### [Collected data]
$ cat src/logic/cod_defines.vh
// Constants for the coprocessor opcode decoder
// Contract
// - Coprocessor rt with bits 20:19 zero: 0-3 are the four condition branches; rest reserved.
// - System coprocessor functions: entry read, write indexed, write random, probe, returns, wait.
// - Unassigned system coprocessor functions act as no-operation, never reserved-instruction.
// - Multiply-accumulate function 0 signed, 1 unsigned; the other 62 codes reserved.
// - Reserved encodings of primary, special, rt and multiply tables raise reserved-instruction.
// - Class opcodes are never executed; a further field is decoded through its table.
// - Coprocessor opcodes raise coprocessor-unusable when that coprocessor is not accessible.
// - Coprocessor 3 opcode accepted only with the branch sub-operation; otherwise reserved.
// - Doubleword instructions only in kernel or 64-bit user/supervisor; else reserved.
// - Floating-point instructions are coprocessor unit 1 instructions.
// - Classify as immediate (loads/stores), register (FP operations) or branch/move group.
// - FP operation with reserved or unsupported format raises unimplemented-instruction.
// - Divide and square root valid for single and double, reserved for word and longword.
// - Round, truncate, ceiling, floor conversions valid for single and double sources.
// - Predicate and complement share a code; branch true/false selects it or its negation.
// - Code bits: 0 unordered, 1 equal, 2 less; codes 8-15 flag invalid when unordered.
// - Format field: 16 single, 17 double, 20 word, 21 longword; others reserved.
`ifndef COD_DEFINES_VH
`define COD_DEFINES_VH

`define COD_REG_CTRL 4'h0
`define COD_REG_STATUS 4'h4
`define COD_REG_MASK 4'h8
`define COD_REG_LAST 4'hc
`define COD_CTRL_RESET 32'h0000_0001
`define COD_CTRL_EN_BIT 0
`define COD_EV_RESERVED 0
`define COD_EV_COP_UNUSABLE 1
`define COD_EV_FP_UNIMPL 2
`define COD_EV_CMP_INVALID 3
`define COD_EV_WIDTH 4

`define COD_OP_SPECIAL 6'h00
`define COD_OP_REGIMM 6'h01
`define COD_OP_SYSTEM_COPROCESSOR 6'h10
`define COD_OP_COP1 6'h11
`define COD_OP_COP3 6'h13
`define COD_OP_MAC 6'h1c
`define COD_RS_BRANCH 5'h08

`define COD_FMT_SINGLE 5'h10
`define COD_FMT_DOUBLE 5'h11
`define COD_FMT_WORD 5'h14
`define COD_FMT_LONG 5'h15

`define COD_FN_XLATE_READ 6'h01
`define COD_FN_XLATE_WR_IDX 6'h02
`define COD_FN_XLATE_WR_RND 6'h06
`define COD_FN_XLATE_PROBE 6'h08
`define COD_FN_EXC_RETURN 6'h18
`define COD_FN_DBG_RETURN 6'h1f
`define COD_FN_WAIT 6'h20
`define COD_FN_SIGNED_MULTIPLY_ADD_S 6'h00
`define COD_FN_SIGNED_MULTIPLY_ADD_U 6'h01
`define COD_FN_CVT_S 6'h20
`define COD_FN_CVT_D 6'h21
`define COD_FN_CVT_W 6'h24
`define COD_FN_CVT_L 6'h25

`define COD_CLS_NONE 5'h00
`define COD_CLS_BR_FALSE 5'h01
`define COD_CLS_BR_TRUE 5'h02
`define COD_CLS_BR_FALSE_LIKELY 5'h03
`define COD_CLS_BR_TRUE_LIKELY 5'h04
`define COD_CLS_XLATE_READ 5'h05
`define COD_CLS_XLATE_WR_IDX 5'h06
`define COD_CLS_XLATE_WR_RND 5'h07
`define COD_CLS_XLATE_PROBE 5'h08
`define COD_CLS_EXC_RETURN 5'h09
`define COD_CLS_DBG_RETURN 5'h0a
`define COD_CLS_WAIT 5'h0b
`define COD_CLS_SIGNED_MULTIPLY_ADD_S 5'h0c
`define COD_CLS_SIGNED_MULTIPLY_ADD_U 5'h0d
`define COD_CLS_FP_OP 5'h0e
`define COD_CLS_NOP 5'h0f
`define COD_CLS_OTHER 5'h10
`define COD_CLS_COP_MOVE 5'h11

`define COD_FORM_IMM 2'h0
`define COD_FORM_REG 2'h1
`define COD_FORM_OTHER 2'h2

`endif

$ cat src/logic/cod_decoder.v
// Coprocessor and secondary opcode decoder with Avalon-MM status registers
`timescale 1ns/1ns
`include "cod_defines.vh"

module cod_decoder (
    input wire mclk_in,
    input wire rst_in,
    input wire [3:0] avs_address_in,
    input wire avs_read_in,
    input wire avs_write_in,
    input wire [31:0] avs_writedata_in,
    input wire [3:0] avs_byteenable_in,
    output reg [31:0] avs_readdata_out,
    output wire avs_waitrequest_out,
    output wire irq_out,
    input wire instr_valid_in,
    input wire [31:0] instr_in,
    input wire kernel_mode_in,
    input wire mode64_in,
    input wire [3:0] cop_usable_in,
    input wire fcc_in,
    input wire cmp_unordered_in,
    input wire cmp_less_in,
    input wire cmp_equal_in,
    output reg dec_valid_out,
    output reg [4:0] op_class_out,
    output reg [1:0] form_out,
    output reg exc_reserved_out,
    output reg exc_cop_unusable_out,
    output reg exc_fp_unimpl_out,
    output reg branch_take_out,
    output reg cmp_result_out,
    output reg cmp_invalid_out
);

    // Reserved entries of the special function table
    function special_reserved;
        input [5:0] fn;
        begin
            case (fn)
                6'h01, 6'h05, 6'h0a, 6'h0b, 6'h15, 6'h28, 6'h29, 6'h35, 6'h37, 6'h39, 6'h3d: special_reserved = 1'b1;
                default: special_reserved = 1'b0;
            endcase
        end
    endfunction

    // Doubleword entries of the special function table
    function special_dword;
        input [5:0] fn;
        begin
            case (fn)
                6'h14, 6'h16, 6'h17, 6'h1c, 6'h1d, 6'h1e, 6'h1f, 6'h2c, 6'h2d, 6'h2e, 6'h2f,
                6'h38, 6'h3a, 6'h3b, 6'h3c, 6'h3e, 6'h3f: special_dword = 1'b1;
                default: special_dword = 1'b0;
            endcase
        end
    endfunction

    // Reserved entries of the primary table
    function primary_reserved;
        input [5:0] op;
        begin
            case (op)
                6'h1d, 6'h1e, 6'h1f, 6'h3b: primary_reserved = 1'b1;
                default: primary_reserved = 1'b0;
            endcase
        end
    endfunction

    // Doubleword entries of the primary table
    function primary_dword;
        input [5:0] op;
        begin
            case (op)
                6'h18, 6'h19, 6'h1a, 6'h1b, 6'h27, 6'h2c, 6'h2d, 6'h34, 6'h37, 6'h3c, 6'h3f: primary_dword = 1'b1;
                default: primary_dword = 1'b0;
            endcase
        end
    endfunction

    // Reserved entries of the register-immediate table
    function regimm_reserved;
        input [4:0] rt;
        begin
            case (rt)
                5'h00, 5'h01, 5'h02, 5'h03, 5'h08, 5'h09, 5'h0a, 5'h0b, 5'h0c, 5'h0e,
                5'h10, 5'h11, 5'h12, 5'h13: regimm_reserved = 1'b0;
                default: regimm_reserved = 1'b1;
            endcase
        end
    endfunction

    // Operation and format pair accepted by the floating-point unit
    function fp_pair_valid;
        input [5:0] fn;
        input [4:0] fmt;
        reg is_float;
        reg is_fixed;
        begin
            is_float = (fmt == `COD_FMT_SINGLE) || (fmt == `COD_FMT_DOUBLE);
            is_fixed = (fmt == `COD_FMT_WORD) || (fmt == `COD_FMT_LONG);
            fp_pair_valid = 1'b0;
            if (fn[5:4] == 2'b00) begin
                fp_pair_valid = is_float;
            end else if (fn[5:4] == 2'b11) begin
                fp_pair_valid = is_float;
            end else if (fn == `COD_FN_CVT_S) begin
                fp_pair_valid = is_fixed || (fmt == `COD_FMT_DOUBLE);
            end else if (fn == `COD_FN_CVT_D) begin
                fp_pair_valid = is_fixed || (fmt == `COD_FMT_SINGLE);
            end else if (fn == `COD_FN_CVT_W || fn == `COD_FN_CVT_L) begin
                fp_pair_valid = is_float;
            end
        end
    endfunction

    // Instruction fields
    wire [5:0] opcode = instr_in[31:26];
    wire [4:0] rs = instr_in[25:21];
    wire [4:0] rt = instr_in[20:16];
    wire [5:0] fn = instr_in[5:0];
    wire [1:0] cop_num = opcode[1:0];
    wire is_cop = (opcode[5:2] == 4'b0100);
    wire is_cop_mem = (opcode[5:4] == 2'b11) && (opcode[1:0] != 2'b00) && (opcode[1:0] != 2'b11);
    wire dword_ok = kernel_mode_in || mode64_in;

    // Registers
    reg [31:0] ctrl_reg;
    reg [`COD_EV_WIDTH-1:0] status_reg;
    reg [`COD_EV_WIDTH-1:0] status_next;
    reg [`COD_EV_WIDTH-1:0] mask_reg;
    reg rvalid_reg;

    // Combinational decode
    reg [4:0] cls_next;
    reg [1:0] form_next;
    reg resv_next;
    reg cu_next;
    reg unimpl_next;
    reg take_next;
    reg cmp_next;
    reg inv_next;
    reg is_compare;

    always @* begin
        cls_next = `COD_CLS_OTHER;
        form_next = `COD_FORM_OTHER;
        resv_next = 1'b0;
        cu_next = 1'b0;
        unimpl_next = 1'b0;
        take_next = 1'b0;
        is_compare = 1'b0;
        cmp_next = (fn[0] & cmp_unordered_in) | (fn[1] & cmp_equal_in) | (fn[2] & cmp_less_in);
        inv_next = 1'b0;
        if (opcode[5]) begin
            form_next = `COD_FORM_IMM;
        end
        if (primary_reserved(opcode)) begin
            resv_next = 1'b1;
        end else if (primary_dword(opcode) && !dword_ok) begin
            resv_next = 1'b1;
        end else if (opcode == `COD_OP_SPECIAL) begin
            resv_next = special_reserved(fn) || (special_dword(fn) && !dword_ok);
        end else if (opcode == `COD_OP_REGIMM) begin
            resv_next = regimm_reserved(rt);
        end else if (opcode == `COD_OP_MAC) begin
            case (fn)
                `COD_FN_SIGNED_MULTIPLY_ADD_S: cls_next = `COD_CLS_SIGNED_MULTIPLY_ADD_S;
                `COD_FN_SIGNED_MULTIPLY_ADD_U: cls_next = `COD_CLS_SIGNED_MULTIPLY_ADD_U;
                default: resv_next = 1'b1;
            endcase
        end else if (is_cop_mem) begin
            cu_next = !(cop_usable_in[opcode[1:0]]);
        end else if (is_cop) begin
            if (!(cop_usable_in[cop_num] || (cop_num == 2'b00 && kernel_mode_in))) begin
                cu_next = 1'b1;
            end else if (rs == `COD_RS_BRANCH) begin
                if (rt[4:3] == 2'b00 && rt[2] == 1'b0) begin
                    case (rt[1:0])
                        2'b00: cls_next = `COD_CLS_BR_FALSE;
                        2'b01: cls_next = `COD_CLS_BR_TRUE;
                        2'b10: cls_next = `COD_CLS_BR_FALSE_LIKELY;
                        default: cls_next = `COD_CLS_BR_TRUE_LIKELY;
                    endcase
                    take_next = rt[0] ? fcc_in : ~fcc_in;
                end else begin
                    resv_next = 1'b1;
                end
            end else if (opcode == `COD_OP_COP3) begin
                resv_next = 1'b1;
            end else if (rs[4]) begin
                if (opcode == `COD_OP_SYSTEM_COPROCESSOR) begin
                    case (fn)
                        `COD_FN_XLATE_READ: cls_next = `COD_CLS_XLATE_READ;
                        `COD_FN_XLATE_WR_IDX: cls_next = `COD_CLS_XLATE_WR_IDX;
                        `COD_FN_XLATE_WR_RND: cls_next = `COD_CLS_XLATE_WR_RND;
                        `COD_FN_XLATE_PROBE: cls_next = `COD_CLS_XLATE_PROBE;
                        `COD_FN_EXC_RETURN: cls_next = `COD_CLS_EXC_RETURN;
                        `COD_FN_DBG_RETURN: cls_next = `COD_CLS_DBG_RETURN;
                        `COD_FN_WAIT: cls_next = `COD_CLS_WAIT;
                        default: cls_next = `COD_CLS_NOP;
                    endcase
                end else if (opcode == `COD_OP_COP1) begin
                    cls_next = `COD_CLS_FP_OP;
                    form_next = `COD_FORM_REG;
                    unimpl_next = !fp_pair_valid(fn, rs);
                    is_compare = (fn[5:4] == 2'b11);
                    inv_next = is_compare && fn[3] && cmp_unordered_in && !unimpl_next;
                end
            end else begin
                cls_next = `COD_CLS_COP_MOVE;
                case (rs[2:0])
                    3'h3, 3'h7: resv_next = 1'b1;
                    3'h1, 3'h5: resv_next = rs[3] || !dword_ok;
                    default: resv_next = rs[3];
                endcase
            end
        end
        if (resv_next || cu_next) begin
            cls_next = `COD_CLS_NONE;
        end
    end

    // Decode results, one clock after the word
    always @(posedge mclk_in or posedge rst_in) begin
        if (rst_in) begin
            dec_valid_out <= 1'b0;
            op_class_out <= `COD_CLS_NONE;
            form_out <= `COD_FORM_OTHER;
            exc_reserved_out <= 1'b0;
            exc_cop_unusable_out <= 1'b0;
            exc_fp_unimpl_out <= 1'b0;
            branch_take_out <= 1'b0;
            cmp_result_out <= 1'b0;
            cmp_invalid_out <= 1'b0;
        end else if (instr_valid_in && ctrl_reg[`COD_CTRL_EN_BIT]) begin
            dec_valid_out <= 1'b1;
            op_class_out <= cls_next;
            form_out <= form_next;
            exc_reserved_out <= resv_next;
            exc_cop_unusable_out <= cu_next;
            exc_fp_unimpl_out <= unimpl_next;
            branch_take_out <= take_next;
            cmp_result_out <= is_compare & cmp_next;
            cmp_invalid_out <= inv_next;
        end else begin
            dec_valid_out <= 1'b0;
            op_class_out <= `COD_CLS_NONE;
            form_out <= `COD_FORM_OTHER;
            exc_reserved_out <= 1'b0;
            exc_cop_unusable_out <= 1'b0;
            exc_fp_unimpl_out <= 1'b0;
            branch_take_out <= 1'b0;
            cmp_result_out <= 1'b0;
            cmp_invalid_out <= 1'b0;
        end
    end

    // Bus access decode
    wire wr_ctrl = avs_write_in && (avs_address_in == `COD_REG_CTRL);
    wire wr_status = avs_write_in && (avs_address_in == `COD_REG_STATUS) && avs_byteenable_in[0];
    wire wr_mask = avs_write_in && (avs_address_in == `COD_REG_MASK) && avs_byteenable_in[0];
    wire [`COD_EV_WIDTH-1:0] events = {dec_valid_out & cmp_invalid_out, dec_valid_out & exc_fp_unimpl_out,
                                       dec_valid_out & exc_cop_unusable_out, dec_valid_out & exc_reserved_out};

    // Sticky status, set wins over clear
    always @* begin
        status_next = status_reg;
        if (wr_status) begin
            status_next = status_reg & ~avs_writedata_in[`COD_EV_WIDTH-1:0];
        end
        status_next = status_next | events;
    end

    always @(posedge mclk_in or posedge rst_in) begin
        if (rst_in) begin
            ctrl_reg <= `COD_CTRL_RESET;
            status_reg <= {`COD_EV_WIDTH{1'b0}};
            mask_reg <= {`COD_EV_WIDTH{1'b0}};
        end else begin
            status_reg <= status_next;
            if (wr_mask) begin
                mask_reg <= avs_writedata_in[`COD_EV_WIDTH-1:0];
            end
            if (wr_ctrl && avs_byteenable_in[0]) begin
                ctrl_reg[7:0] <= avs_writedata_in[7:0];
            end
            if (wr_ctrl && avs_byteenable_in[1]) begin
                ctrl_reg[15:8] <= avs_writedata_in[15:8];
            end
            if (wr_ctrl && avs_byteenable_in[2]) begin
                ctrl_reg[23:16] <= avs_writedata_in[23:16];
            end
            if (wr_ctrl && avs_byteenable_in[3]) begin
                ctrl_reg[31:24] <= avs_writedata_in[31:24];
            end
        end
    end

    // Reads answer one cycle late
    assign avs_waitrequest_out = avs_read_in & ~rvalid_reg;

    always @(posedge mclk_in or posedge rst_in) begin
        if (rst_in) begin
            rvalid_reg <= 1'b0;
            avs_readdata_out <= 32'h0000_0000;
        end else begin
            rvalid_reg <= avs_read_in & ~rvalid_reg;
            if (avs_read_in && !rvalid_reg) begin
                case (avs_address_in)
                    `COD_REG_CTRL: avs_readdata_out <= ctrl_reg;
                    `COD_REG_STATUS: avs_readdata_out <= {28'h0000000, status_reg};
                    `COD_REG_MASK: avs_readdata_out <= {28'h0000000, mask_reg};
                    `COD_REG_LAST: avs_readdata_out <= {18'h00000, op_class_out, form_out, cmp_invalid_out,
                                                        cmp_result_out, branch_take_out, exc_fp_unimpl_out,
                                                        exc_cop_unusable_out, exc_reserved_out, dec_valid_out};
                    default: avs_readdata_out <= 32'h0000_0000;
                endcase
            end
        end
    end

    assign irq_out = |(status_reg & mask_reg);

endmodule

$ cat config.mk
export PLATFORM = sky130hd
export DESIGN_NAME = cod_decoder
export DESIGN_NICKNAME = d
export VERILOG_FILES = /design/src/logic/cod_decoder.v
export VERILOG_INCLUDE_DIRS = /design/src /design/src/logic
export SDC_FILE = /design/constraint.sdc
export NUM_CORES = 1
export LEC_CHECK = 0
export BUFFER_PORTS_ARGS = -buffer_cell sky130_fd_sc_hd__buf_2
export CAP_MARGIN = 20
export CORE_UTILIZATION = 33
export CTS_CLUSTER_SIZE = 25
export DETAILED_ROUTE_END_ITERATION = 10
export GPL_TIMING_DRIVEN = 0
export PLACE_DENSITY = 0.54
export SYNTH_ARGS = -nofsm -noshare
export SYNTH_HDL_FRONTEND = slang
export SYNTH_SLANG_ARGS = --single-unit
$ cat constraint.sdc
create_clock -name mclk_in -period 3.2 [get_ports mclk_in]
set_input_delay 0.32 -clock mclk_in [delete_from_list [all_inputs] [get_ports mclk_in]]
set_output_delay 0.32 -clock mclk_in [all_outputs]
set_load 0.01 [all_outputs]
==> run_results.csv <==
group,metric,value,unit
synth,yosysUniqueCellTypes,53,
pwr,power_density,480,nW/um2
timing,worst_pin_slew,0.587,ns
clocking,clk_transition_reported_paths,0.06,ns
cells_and_area,area_growth,26.0,%
floorplan,die_height,115,um
place,io_buffers,117,
cells_and_area,fin_area,5290,um2
timing,finalSetupTns,0,ns
floorplan,fp.dieArea,13200,um2
cells_and_area,stdcell_count,702,
routing,drc,0,
floorplan,initial_utilization,34.4,%
cells_and_area,drive_gt1_share,36.2,%
clocking,post_cts_buffers,0,
run,maxCapViolations,0,
place,placed_cell_area,5020,um2
worst_setup_path,cp.required,2.88,ns
global_route,grt_pass1_vias,3362,
global_route,track_usage,17.3,%
floorplan,rows,40,
routing,viasPerCell,4.99,
synth,synthFlopType,"dfrtp_1",
worst_setup_path,critical_path_arrival,2.17,ns
clocking,clockBufferDepth,2,
cells_and_area,fill_cells,1214,
clocking,h-tree-depth,3,
pwr,ir_drop,0.228,mV
synth,synth_edf_count,0,
timing,drv_slew,0,
clocking,cts_hold_buf,0,
worst_setup_path,cp_cell_sequence,"nand2b_1, clkbuf_1, inv_1, clkbuf_1, clkbuf_1, buf_2",
routing,wl_per_cell,15.4,um
cells_and_area,final_util,43.3,%
worst_hold_path,worstHoldPathType,"input pin to async pin",
run_status,status,"completed",
synth,seq_area_frac_synth,51.9,%
timing,fmax,401,MHz
pwr,p_leak,2.64,nW
global_route,grt_pass1_wl,17.5,mm
synth,avgSynthCellArea,10.5,um2
routing,drtPass1Iterations,4,
routing,wl,10.8,mm
clocking,root_buffer,"clkbuf_16",
timing,timing.final.crit_share,77.9,%
worst_setup_path,critPathMaxStageDelay,0.47,ns
worst_setup_path,critPathMostFrequentCell,"clkbuf_1",
routing,num_vias,3501,
worst_setup_path,start_kind,"register",
timing,finalHoldViolations,0,
global_route,overflow,0,
timing,slew_headroom,60.8,%
synth,ys_async_sr_fraction,100,%
routing,drt_iter0_drc,254,
clocking,cts_resized,0,
clocking,cts_tree,"built",
synth,synthCells,399,
timing,worst_clock_skew,0.00619,ns
cells_and_area,multi_input_area,1880,um2
floorplan,core-area,12200,um2
cells_and_area,fin_nets,618,
clocking,cts_buffers,9,
timing,fin_crit,2.49,ns
clocking,clk_latency,0.33,ns
floorplan,io_pins,135,
worst_setup_path,worstPathMaxFanout,11,
worst_setup_path,slowest_stage,"clkbuf_1",
cells_and_area,layout_commonest_cell,"buf_2",
global_route,grt_max_degree,47,
synth,synth.ff_latch_count,87,
timing,rsz0062_at_grt,"no",
global_route,grt_antenna_before_repair,0,
cells_and_area,regArea,2180,um2
place,hpwl,8.22,mm
worst_setup_path,crit_type,"register to output pin",
worst_setup_path,crit_path_end_kind,"output pin",
synth,synth_warnings,0,
place,gp_congestion,0.896,
clocking,numClockSinks,87,
synth,synthesis.area,4200,um2
place,dp_cells,685,
synth,synth_nets,489,
timing,setup_violations,0,
floorplan,die_x,115,um
cells_and_area,final_cell_mix,"buf_2 (122), dfrtp_1 (85), nand2_1 (67)",
routing,detail-route-antenna-nets,0,
## cell families after synthesis
kind of cell    count (synthesis)  synth area share [%]
simple gates                  163                  19.4
flops                          87                  51.9
compound gates                 69                  11.3
mux                            43                  12.5
buf+inv                        31                  3.31
xor+xnor                        3                 0.626
fa+ha+maj                       3                 0.894
## cells in the mapped netlist (all sizes together), types with 8 or more instances
cell type | count | area, um2
a22oi | 12 | 90.1
clkbuf | 16 | 61.3
dfrtp | 85 | 2130
inv | 8 | 30.0
mux2 | 37 | 417
nand2 | 67 | 251
nand3 | 27 | 135
nor2 | 18 | 67.6
nor2b | 8 | 50.1
nor3 | 8 | 40.0
o21ai | 18 | 90.1
## stage by stage
| stage | power (W) | worst slack, ns | hold slack (ns) |
|---|---|---|---|
| detailed placement | 0.00163 | 1.03 | 0.412 |
| CTS | 0.00257 | 0.664 | 0.0555 |
| finish | 0.00254 | 0.706 | 0.0416 |
| global placement | 0.00161 | -0.399 | 0.445 |
| floorplan | 0.00149 | 0.633 | 0.461 |
| global route | 0.00267 | 0.479 | 0.0967 |
## path summary, 6_finish.rpt
check	startpoint	to	slack (ns)	depth (start not counted)
max	rvalid_reg$_DFF_PP0_	avs_waitrequest_out	0.71	6
min	rst_in	avs_readdata_out[21]$_DFFE_PP0P_	0.04	2
max reg2reg	rvalid_reg$_DFF_PP0_	avs_readdata_out[26]$_DFFE_PP0P_	1.30	7
min reg2reg	avs_readdata_out[29]$_DFFE_PP0P_	avs_readdata_out[29]$_DFFE_PP0P_	0.46	2
max in group asynchronous	rst_in	ctrl_reg[0]$_DFFE_PP1P_	2.49	3
min in group mclk_in	instr_in[31]	form_out[1]$_DFF_PP1_	0.21	2
## layer usage
layer | routed length [um] | vias to the layer above | GRT usage (%)
met1 | 5000 | 1657 | 23.5
met4 | 202 | 0 | 7.45
met5 | 0 | - | 0
li1 | - | 1693 | -
met2 | 5050 | 137 | 27.8
met3 | 595 | 14 | 2.37
## report_power, final
group          internal, W  total [W]  switching [W]
clock network     0.000518   0.000933       0.000415
logic             0.000170   0.000341       0.000172
registers          0.00121    0.00127      0.0000591
## critical path, delay by kind of cell (launching register included)
family	cells	cell delay [ns]
DFF	1	0.35
and+or+nand+nor	1	0.13
buffers and inverters	5	1.36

### [Requirement]
From the opening line of the data above through the line holding "format raises unimplemented-instruction.", give every line again exactly as it stands.

### [Expected output]
$ cat src/logic/cod_defines.vh
// Constants for the coprocessor opcode decoder
// Contract
// - Coprocessor rt with bits 20:19 zero: 0-3 are the four condition branches; rest reserved.
// - System coprocessor functions: entry read, write indexed, write random, probe, returns, wait.
// - Unassigned system coprocessor functions act as no-operation, never reserved-instruction.
// - Multiply-accumulate function 0 signed, 1 unsigned; the other 62 codes reserved.
// - Reserved encodings of primary, special, rt and multiply tables raise reserved-instruction.
// - Class opcodes are never executed; a further field is decoded through its table.
// - Coprocessor opcodes raise coprocessor-unusable when that coprocessor is not accessible.
// - Coprocessor 3 opcode accepted only with the branch sub-operation; otherwise reserved.
// - Doubleword instructions only in kernel or 64-bit user/supervisor; else reserved.
// - Floating-point instructions are coprocessor unit 1 instructions.
// - Classify as immediate (loads/stores), register (FP operations) or branch/move group.
// - FP operation with reserved or unsupported format raises unimplemented-instruction.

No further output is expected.